--- config.mk ---
export PLATFORM = sky130hd
export DESIGN_NAME = pu3_ctrl
export DESIGN_NICKNAME = d
export VERILOG_FILES = /design/src/rtl/pu3_ctrl.sv
export SDC_FILE = /design/constraint.sdc
export NUM_CORES = 1
export LEC_CHECK = 0
export CAP_MARGIN = 20
export CORE_MARGIN = 2
export CORE_UTILIZATION = 47
export CTS_CLUSTER_SIZE = 24
export DETAILED_ROUTE_END_ITERATION = 10
export GPL_ROUTABILITY_DRIVEN = 0
export GPL_TIMING_DRIVEN = 0
export PLACE_DENSITY = 0.85
export SLEW_MARGIN = 0
export SYNTH_ARGS = -nofsm -noshare
export SYNTH_HDL_FRONTEND = slang
export SYNTH_SLANG_ARGS = --single-unit
--- constraint.sdc ---
create_clock -name clk_i -period 2.6 [get_ports clk_i]
set_clock_uncertainty 0.2 [all_clocks]
set_input_delay 0.52 -clock clk_i [delete_from_list [all_inputs] [get_ports clk_i]]
set_output_delay 0.52 -clock clk_i [all_outputs]
set_load 0.01 [all_outputs]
+-------+
EXERCISE GOAL: Please give an exact restatement of only the lines from the beginning of the material above to the line with "export CAP_MARGIN = 20", inclusive.

OUTPUT FOR THIS EXERCISE:
--- config.mk ---
export PLATFORM = sky130hd
export DESIGN_NAME = pu3_ctrl
export DESIGN_NICKNAME = d
export VERILOG_FILES = /design/src/rtl/pu3_ctrl.sv
export SDC_FILE = /design/constraint.sdc
export NUM_CORES = 1
export LEC_CHECK = 0
export CAP_MARGIN = 20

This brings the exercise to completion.